Killing antelopes, and various kinds of deer and elks, following the wild buffalo on the plains, hunting up the silent haunts of the turkeys, fishing and grouse shooting—all helped to make the time fly fast away, and the summer seemed to pass all too quickly by. Not that it was always fine weather in these vast solitudes. No, far from it. Out on the plains, more than once they were overtaken by terrible sandstorms, while often and often a thunderstorm broke over the mountains of such awful sublimity, that even Captain Blunt was forced to own he had never heard such sounds before, never witnessed such blinding lightning.

Anon a wind of hurricane force would arise suddenly and go tearing through the woods, breaking off branches and hurling them high in air, and snapping the largest trees off in their centres, or rending them up by the roots; and if this storm was accompanied, as it often was, by rains, then the torrents that came roaring down from the mountain sides, bringing boulders and broken wood with them, would have appalled the stoutest heart to look upon them.
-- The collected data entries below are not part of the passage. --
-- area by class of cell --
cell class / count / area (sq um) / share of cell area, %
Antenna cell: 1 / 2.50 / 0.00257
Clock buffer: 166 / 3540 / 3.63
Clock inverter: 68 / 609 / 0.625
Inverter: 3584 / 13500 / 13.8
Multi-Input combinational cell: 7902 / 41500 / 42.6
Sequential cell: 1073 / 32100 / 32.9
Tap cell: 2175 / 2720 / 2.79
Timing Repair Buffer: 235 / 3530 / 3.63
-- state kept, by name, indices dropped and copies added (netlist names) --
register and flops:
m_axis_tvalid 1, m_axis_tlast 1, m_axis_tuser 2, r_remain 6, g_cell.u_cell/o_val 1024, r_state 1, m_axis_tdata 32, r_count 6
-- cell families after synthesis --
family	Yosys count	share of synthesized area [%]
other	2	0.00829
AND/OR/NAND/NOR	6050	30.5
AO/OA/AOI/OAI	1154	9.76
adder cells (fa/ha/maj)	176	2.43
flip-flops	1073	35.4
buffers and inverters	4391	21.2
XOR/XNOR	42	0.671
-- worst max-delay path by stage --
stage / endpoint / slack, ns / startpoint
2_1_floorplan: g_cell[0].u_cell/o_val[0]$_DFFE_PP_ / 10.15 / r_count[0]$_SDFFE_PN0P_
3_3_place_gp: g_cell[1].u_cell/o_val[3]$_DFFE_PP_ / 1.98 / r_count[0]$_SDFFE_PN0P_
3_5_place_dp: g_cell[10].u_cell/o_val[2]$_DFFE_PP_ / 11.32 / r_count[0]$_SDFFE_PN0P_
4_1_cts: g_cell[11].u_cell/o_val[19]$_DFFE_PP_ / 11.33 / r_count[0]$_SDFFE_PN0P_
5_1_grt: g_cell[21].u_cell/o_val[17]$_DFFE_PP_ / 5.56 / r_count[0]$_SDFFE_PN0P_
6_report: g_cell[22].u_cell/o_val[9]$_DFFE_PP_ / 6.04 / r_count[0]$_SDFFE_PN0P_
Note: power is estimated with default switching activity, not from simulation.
`src/rtl/core/error_diffusion_dither_core_defines.svh`:
```
// Assertion macros shared by the error diffusion dither RTL.
// Depends on signals named clk and rst_n in the module that uses them.
`ifndef ERROR_DIFFUSION_DITHER_CORE_DEFINES_SVH
`define ERROR_DIFFUSION_DITHER_CORE_DEFINES_SVH

// Same-cycle implication, checked outside reset.
`define EDD_ASSERT_IMPL(label, ante, cons, msg) \
  label: assert property (@(posedge clk) disable iff (!rst_n) (ante) |-> (cons)) \
    else $error(msg);

// Next-cycle implication, checked outside reset.
`define EDD_ASSERT_NEXT(label, ante, cons, msg) \
  label: assert property (@(posedge clk) disable iff (!rst_n) (ante) |=> (cons)) \
    else $error(msg);

`endif

```
`src/rtl/core/edd_pkg.sv`:
```
// Shared constants and types for the error diffusion dither core.
// No dependencies; used by edd_pix_if, the lane and the top level.
package edd_pkg;

  localparam int NUM_CH      = 3;
  localparam int PIX_W       = 8;
  localparam int LEN_W       = 11;
  localparam int CFG_ADDR_W  = 3;
  localparam int CFG_DATA_W  = 32;
  localparam int SHARE_SHIFT = 4;

  localparam logic [LEN_W-1:0] LEN_RESET = 11'd1024;

  // Register index, taken from paddr[2].
  localparam logic [0:0] REG_LINE_LENGTH = 1'b0;

  typedef struct packed {
    logic fire;
    logic frame_start;
    logic last;
  } lane_ctl_t;

endpackage

```
`src/rtl/core/edd_lane.sv`:
```
// One color channel of the dither: threshold, error split and the
// per-channel carry registers. Depends on edd_pkg.
module edd_lane #(
  parameter int FRAC_BITS = 4
) (
  input  logic                                 clk,
  input  logic                                 rst_n,
  input  edd_pkg::lane_ctl_t                   ctl,
  input  logic [edd_pkg::PIX_W-1:0]            value,
  input  logic signed [FRAC_BITS+9:0]          mem_err,
  output logic                                 bit_o,
  output logic signed [FRAC_BITS+9:0]          left_err,
  output logic signed [FRAC_BITS+9:0]          here_err
);

  localparam int ERR_W = FRAC_BITS + 10;
  localparam int P_W   = ERR_W + 3;

  localparam logic signed [ERR_W:0] EXT_HI = (ERR_W+1)'((1 << (ERR_W - 1)) - 1);
  localparam logic signed [ERR_W:0] EXT_LO = ~EXT_HI;
  localparam logic signed [ERR_W:0] HALF   = (ERR_W+1)'(255 << (FRAC_BITS - 1));
  localparam logic signed [ERR_W:0] FULL   = (ERR_W+1)'(255 << FRAC_BITS);

  function automatic logic signed [ERR_W-1:0] sat_err(input logic signed [ERR_W:0] v);
    logic signed [ERR_W-1:0] r;
    if (v > EXT_HI) begin
      r = EXT_HI[ERR_W-1:0];
    end else if (v < EXT_LO) begin
      r = EXT_LO[ERR_W-1:0];
    end else begin
      r = v[ERR_W-1:0];
    end
    return r;
  endfunction

  logic signed [ERR_W-1:0] right_carry_r, right_carry_nxt;
  logic signed [ERR_W-1:0] below_left_r, below_left_nxt;
  logic signed [ERR_W-1:0] below_r, below_nxt;

  logic signed [ERR_W-1:0] carry, bl, bp, err, e;
  logic signed [ERR_W:0]   v_scaled, sum, e_raw;
  logic signed [P_W-1:0]   ex, e3, e5, e7;
  logic signed [ERR_W-1:0] s1, s3, s5, s7;

  always_comb begin
    carry    = ctl.frame_start ? '0 : right_carry_r;
    bl       = ctl.frame_start ? '0 : below_left_r;
    bp       = ctl.frame_start ? '0 : below_r;
    err      = sat_err((ERR_W+1)'(carry) + (ERR_W+1)'(mem_err));
    v_scaled = signed'((ERR_W+1)'({value, {FRAC_BITS{1'b0}}}));
    sum      = v_scaled + (ERR_W+1)'(err);
    bit_o    = sum > HALF;
    e_raw    = sum - (bit_o ? FULL : '0);
    e        = sat_err(e_raw);
    // Weights 3 and 5 as shift-and-add and 7 as shift-and-subtract, then floor by the shift.
    ex       = P_W'(e);
    e3       = (ex <<< 1) + ex;
    e5       = (ex <<< 2) + ex;
    e7       = (ex <<< 3) - ex;
    s1       = ERR_W'(ex >>> edd_pkg::SHARE_SHIFT);
    s3       = ERR_W'(e3 >>> edd_pkg::SHARE_SHIFT);
    s5       = ERR_W'(e5 >>> edd_pkg::SHARE_SHIFT);
    s7       = ERR_W'(e7 >>> edd_pkg::SHARE_SHIFT);
    here_err = sat_err((ERR_W+1)'(bp) + (ERR_W+1)'(s5));
    left_err = sat_err((ERR_W+1)'(bl) + (ERR_W+1)'(s3));

    right_carry_nxt = right_carry_r;
    below_left_nxt  = below_left_r;
    below_nxt       = below_r;
    if (ctl.fire) begin
      if (ctl.last) begin
        right_carry_nxt = '0;
        below_left_nxt  = '0;
        below_nxt       = '0;
      end else begin
        right_carry_nxt = s7;
        below_left_nxt  = here_err;
        below_nxt       = s1;
      end
    end
  end

  always_ff @(posedge clk) begin
    if (!rst_n) begin
      right_carry_r <= '0;
      below_left_r  <= '0;
      below_r       <= '0;
    end else begin
      right_carry_r <= right_carry_nxt;
      below_left_r  <= below_left_nxt;
      below_r       <= below_nxt;
    end
  end

endmodule

```
`config.mk`:
```
export PLATFORM = sky130hd
export DESIGN_NAME = edd_lane
export DESIGN_NICKNAME = d
export VERILOG_FILES = /design/src/rtl/core/error_diffusion_dither_core_defines.svh /design/src/rtl/core/edd_pkg.sv /design/src/rtl/core/edd_lane.sv
export SDC_FILE = /design/constraint.sdc
export NUM_CORES = 1
export LEC_CHECK = 0
export BUFFER_PORTS_ARGS = -buffer_cell sky130_fd_sc_hd__buf_2
export CORE_MARGIN = 2
export CORE_UTILIZATION = 60
export CTS_CLUSTER_DIAMETER = 100
export DETAILED_ROUTE_END_ITERATION = 8
export GPL_TIMING_DRIVEN = 0
export PLACE_DENSITY = 0.9
export SLEW_MARGIN = 10
export SYNTH_ARGS = -nofsm -noshare
export SYNTH_HDL_FRONTEND = slang
export SYNTH_SLANG_ARGS = --single-unit
```
`constraint.sdc`:
```
create_clock -name clk -period 39.2 [get_ports clk]
set_clock_uncertainty 0.15 [all_clocks]
set_input_delay 3.92 -clock clk [delete_from_list [all_inputs] [get_ports clk]]
set_output_delay 3.92 -clock clk [all_outputs]
set_load 0.02 [all_outputs]
```
==> report_table.html <==
<table>
<tr><th>Metric</th><th>Value</th></tr>
<tr><th colspan="2">Clocking</th></tr>
<tr><td>Register clock-pin slew on the reported worst setup and hold paths</td><td>0.07 ns</td></tr>
<tr><td>Worst-Skew Late Latency</td><td>0.30 ns</td></tr>
<tr><td>Post-CTS Hold Buffers</td><td>0</td></tr>
<tr><td>Clock root buffer</td><td>clkbuf_8</td></tr>
<tr><td>Inserted Clock Buffers</td><td>5</td></tr>
<tr><td>Clock tree from TritonCTS</td><td>done</td></tr>
<tr><td>Number of cells upsized or downsized after cts</td><td>0</td></tr>
<tr><td>Clock Path Buffers</td><td>2</td></tr>
<tr><td>Total number of H-tree levels</td><td>2</td></tr>
<tr><td>CTS Sinks</td><td>37</td></tr>
<tr><td>Post-CTS setup buffer count</td><td>0</td></tr>
<tr><th colspan="2">Critical path</th></tr>
<tr><td>Largest fanout on the critical path</td><td>10</td></tr>
<tr><td>Critical-path cell with the highest stage delay</td><td>o21ai_0</td></tr>
<tr><td>Arrival time at the worst endpoint</td><td>18.64 ns</td></tr>
<tr><td>Startpoint class of the critical path</td><td>input port</td></tr>
<tr><td>Required time of the critical path</td><td>35.13 ns</td></tr>
<tr><td>Kind of end point of the critical path</td><td>output port</td></tr>
<tr><td>Worst Setup Path Type</td><td>input port to output port</td></tr>
<tr><td>Highest cell delay on the worst timing path</td><td>1.01 ns</td></tr>
<tr><th colspan="2">Logic synthesis</th></tr>
<tr><td>Cells taking the most area after synthesis</td><td>ha_1, dfxtp_1, a21oi_1</td></tr>
<tr><td>Syn Nets</td><td>997</td></tr>
<tr><td>Cell count after synthesis</td><td>871</td></tr>
<tr><td>Cell type with the largest total area after synthesis</td><td>ha_1</td></tr>
<tr><td>Total of warnings raised by yosys</td><td>0</td></tr>
<tr><td>Top_reg_cell synth</td><td>dfxtp_1</td></tr>
<tr><td>Register area share after synthesis</td><td>11.60%</td></tr>
<tr><td>Commonest cells in the synthesized netlist</td><td>ha_1, a21oi_1, nor2_1, inv_1, nor2b_1</td></tr>
<tr><td>Proportion of register bits with asynchronous set or reset after synthesis</td><td>0%</td></tr>
<tr><td>Number of enable flip-flop cells after synthesis</td><td>0</td></tr>
<tr><td>Synth Cell Area</td><td>6384 um2</td></tr>
<tr><td>Cell with the most instances after synthesis</td><td>ha_1</td></tr>
<tr><td>FF+latch count, synth</td><td>37</td></tr>
<tr><td>Post-Synthesis Mean Instance Area</td><td>7.329 um2</td></tr>
<tr><td>Share of Yosys cell area claimed by the top area cell type</td><td>18.42%</td></tr>
<tr><td>Count of different cell masters after synthesis</td><td>74</td></tr>
<tr><th colspan="2">Drt</th></tr>
<tr><td>Vias</td><td>6,735</td></tr>
<tr><td>Initial drt markers</td><td>600</td></tr>
<tr><td>Routed vias/inst</td><td>6.300</td></tr>
<tr><td>Routed Antenna Nets</td><td>0</td></tr>
<tr><td>Total detailed-routing wirelength</td><td>17.59 mm</td></tr>
<tr><td>Number of detailed-routing iterations run before antenna repair</td><td>5</td></tr>
<tr><td>Mean routed wirelength per cell</td><td>16.45 um</td></tr>
<tr><td>DRC violation count after routing</td><td>0</td></tr>
<tr><th colspan="2">Placed design</th></tr>
<tr><td>GP Congestion</td><td>0.9757</td></tr>
<tr><td>Number of cells after detailed placement</td><td>1,061</td></tr>
<tr><td>Port Buffer Count</td><td>54</td></tr>
<tr><td>Detailed placer's ending HPWL</td><td>14.16 mm</td></tr>
<tr><th colspan="2">Floorplanning</th></tr>
<tr><td>Height of the chip</td><td>107.1 um</td></tr>
<tr><td>Initial core utilization</td><td>61.83%</td></tr>
<tr><td>Placement row count</td><td>37</td></tr>
<tr><td>Number of I/O pins</td><td>56</td></tr>
<tr><td>Die Wd</td><td>107.1 um</td></tr>
<tr><td>Die Area</td><td>11,480 um2</td></tr>
<tr><td>Area of the core</td><td>10,320 um2</td></tr>
<tr><th colspan="2">Cells and area</th></tr>
<tr><td># fillers</td><td>863</td></tr>
<tr><td>Antenna diodes</td><td>0</td></tr>
<tr><td>Final layout net count</td><td>1,058</td></tr>
<tr><td>Fraction of final layout cells sized beyond drive strength 1</td><td>8.574%</td></tr>
<tr><td>Cell Count, Final, Fillers Out</td><td>1,069</td></tr>
<tr><td>Area growth from synthesis to layout</td><td>8.154%</td></tr>
<tr><th colspan="2">Timing</th></tr>
<tr><td>Min Clock Period, post-route</td><td>22.71 ns</td></tr>
<tr><td>Number of slew-limit violations in the final report</td><td>0</td></tr>
<tr><td>Final Hold Fails</td><td>0</td></tr>
<tr><td>Post-route clock period utilization</td><td>57.93%</td></tr>
<tr><td>Setup repair after global routing missed its margin</td><td>no</td></tr>
<tr><td>Least-Margin Pin Slew</td><td>1.260 ns</td></tr>
<tr><td>Number of endpoints failing setup at the final stage</td><td>0</td></tr>
<tr><td>Headroom to the max-slew limit</td><td>15.12%</td></tr>
<tr><td>Final-layout setup total negative slack</td><td>0 ns</td></tr>
<tr><td>FMAX</td><td>44.04 MHz</td></tr>
<tr><th colspan="2">Global route</th></tr>
<tr><td>Wire length of the first global-routing pass</td><td>28.95 mm</td></tr>
<tr><td>GRT overflow</td><td>0</td></tr>
<tr><td>Vias in the first global route</td><td>6,183</td></tr>
<tr><td>Pin count of the biggest net entering global routing</td><td>11</td></tr>
<tr><td>Number of antenna violations at the first check in global routing</td><td>0</td></tr>
<tr><td>Global-route total usage across every layer</td><td>30.66%</td></tr>
<tr><th colspan="2">Worst hold path</th></tr>
<tr><td>Worst Hold Class</td><td>flip-flop to flip-flop</td></tr>
<tr><th colspan="2">Status</th></tr>
<tr><td>Status</td><td>completed</td></tr>
<tr><th colspan="2">Run</th></tr>
<tr><td>Max-cap violations</td><td>0</td></tr>
</table>
==> final timing paths <==
path / startpoint / to / slack, ns / cells after the start
hold reg to reg: right_carry_r[1] / right_carry_r[1] / 0.31 / 2
hold / removal: right_carry_r[1] / right_carry_r[1] / 0.31 / 2
setup reg to reg: right_carry_r[11] / below_left_r[4] / 25.08 / 51
setup / recovery: ctl[1] / here_err[8] / 16.49 / 53
==> registers in the layout, summed over array words and instances (netlist names) <==
register,count
below_left_r,14
below_r,10
right_carry_r,13
==> layer usage <==
layer,track usage (%),wire [um]
met1,43.34,7886
met5,0,0
met3,3.040,1438
met4,7.514,269
met2,49.91,7995
==> final cells by class <==
class	instances	area, um2	share of cell area, %
Multi-Input combinational cell	743	5300	76.77
Sequential cell	37	740.7	10.73
Timing Repair Buffer	54	270.3	3.914
Inverter	67	251.5	3.643
Tap cell	136	170.2	2.465
Buffer	24	91.34	1.323
Clock buffer	8	80.08	1.160
==> cells by family after synthesis <==
| group | Yosys count | synth area share, % |
|---|---|---|
| DFF | 37 | 11.60 |
| muxes | 6 | 0.9604 |
| buffers and inverters | 91 | 5.370 |
| and+or+nand+nor | 280 | 22.36 |
| xor gates and xnor gates | 56 | 7.683 |
| AOI/OAI and AO/OA | 301 | 31.87 |
| adders and majority gates | 100 | 20.15 |
==> per-stage QoR <==
| step | cell area, um2 | hold slack [ns] | util, % | setup WS (ns) |
|---|---|---|---|---|
| finish | 6904 | 0.3100 | 66.88 | 16.49 |
| global route | 6904 | 0.3199 | 66.88 | 15.58 |
| CTS | 6904 | 0.3069 | 66.88 | 17.09 |
| detailed placement | 6824 | 0.2912 | 66.10 | 17.39 |
| global placement | 6824 | 0.2756 | 66.10 | 17.50 |
| floorplan | 6384 | 0.2671 | - | 19.49 |
==> cells in the final DEF (no fill, tap or decap), drive strengths merged, types with 12 or more instances in the layout <==
cell,count
inv,67
o21ai,59
a21oi,82
nand2b,15
nor2,78
nor2b,56
nand3,18
and2,17
a211oi,12
buf,57
ha,94
nand2,47
nor3,15
o21bai,16
xor2,18
o21a,20
xnor2,38
o31ai,14
clkbuf,29
a21o,15
dfxtp,37
==> critical path, delay by kind of cell <==
family / cells / cell delay (ns)
adder cells (fa/ha/maj): 7 / 2.56
buffers and inverters: 5 / 1.69
AND/OR/NAND/NOR: 17 / 3.22
multiplexers: 1 / 0.29
AO/OA/AOI/OAI: 22 / 6.71
XOR/XNOR: 1 / 0.20
Power is not shown: default switching activity piles up to over one toggle a cycle in this logic, so the estimate is an artifact.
Then came on the sweet, soft Indian summer, the woods arrayed in all the glorious tints of the autumn, the sunsets mysterious in their very beauty, the air soft and balmy and bracing.

It was on one of these delightful days that the whole party, with the exception of Leonard—who was busy curing bird-skins—set out for a hunt for wild sheep across the plains.

The Blizzard. A Race for Life.

Towards evening they were quietly returning after a successful day, and were still on the plains, when, with an alarming suddenness, the sun and sky became obscured, and a cold, cutting wind began to blow. Both the trapper and Indians knew what was coming. The buffalo meat was cast away, left on the plain to feed the wolves, and on they dashed to reach the shelter of the canon ere the blizzard came down on them in all its terrible and blinding force. It got rapidly darker, and the snow was driven and whirled around them with the force of a hurricane. Both Douglas and Blunt fell many times, and but for the Indians could never have reached the shelter. They got to the cañon at last, however, and by good luck into the very cave where Leonard had killed the bear. Meanwhile all was darkness, and storm, and chaos without. Here they were, and here they must remain till morning.

Indians.

But how fared it with Leonard? His work being finished, towards evening he took his gun, and accompanied by a dog set out to meet his friends. As usual with this student of nature, he was looking more at the ground than around him, till the quick, sharp ringing bark of his dog fell on his ear. Then he glanced upwards, and found himself face to face with Indians in their war-paint. They were Ojibbeways. On levelling his gun they retreated to a bush, and he made his way back towards the fort, a shower of arrows falling around him, and some piercing his clothes as he did so.

He speedily got up the drawbridge, and none too soon, for on came the savages.

But on came the blizzard. Down swept the storm, and the boldest Indian that ever trod could not face that fearful snow-gale.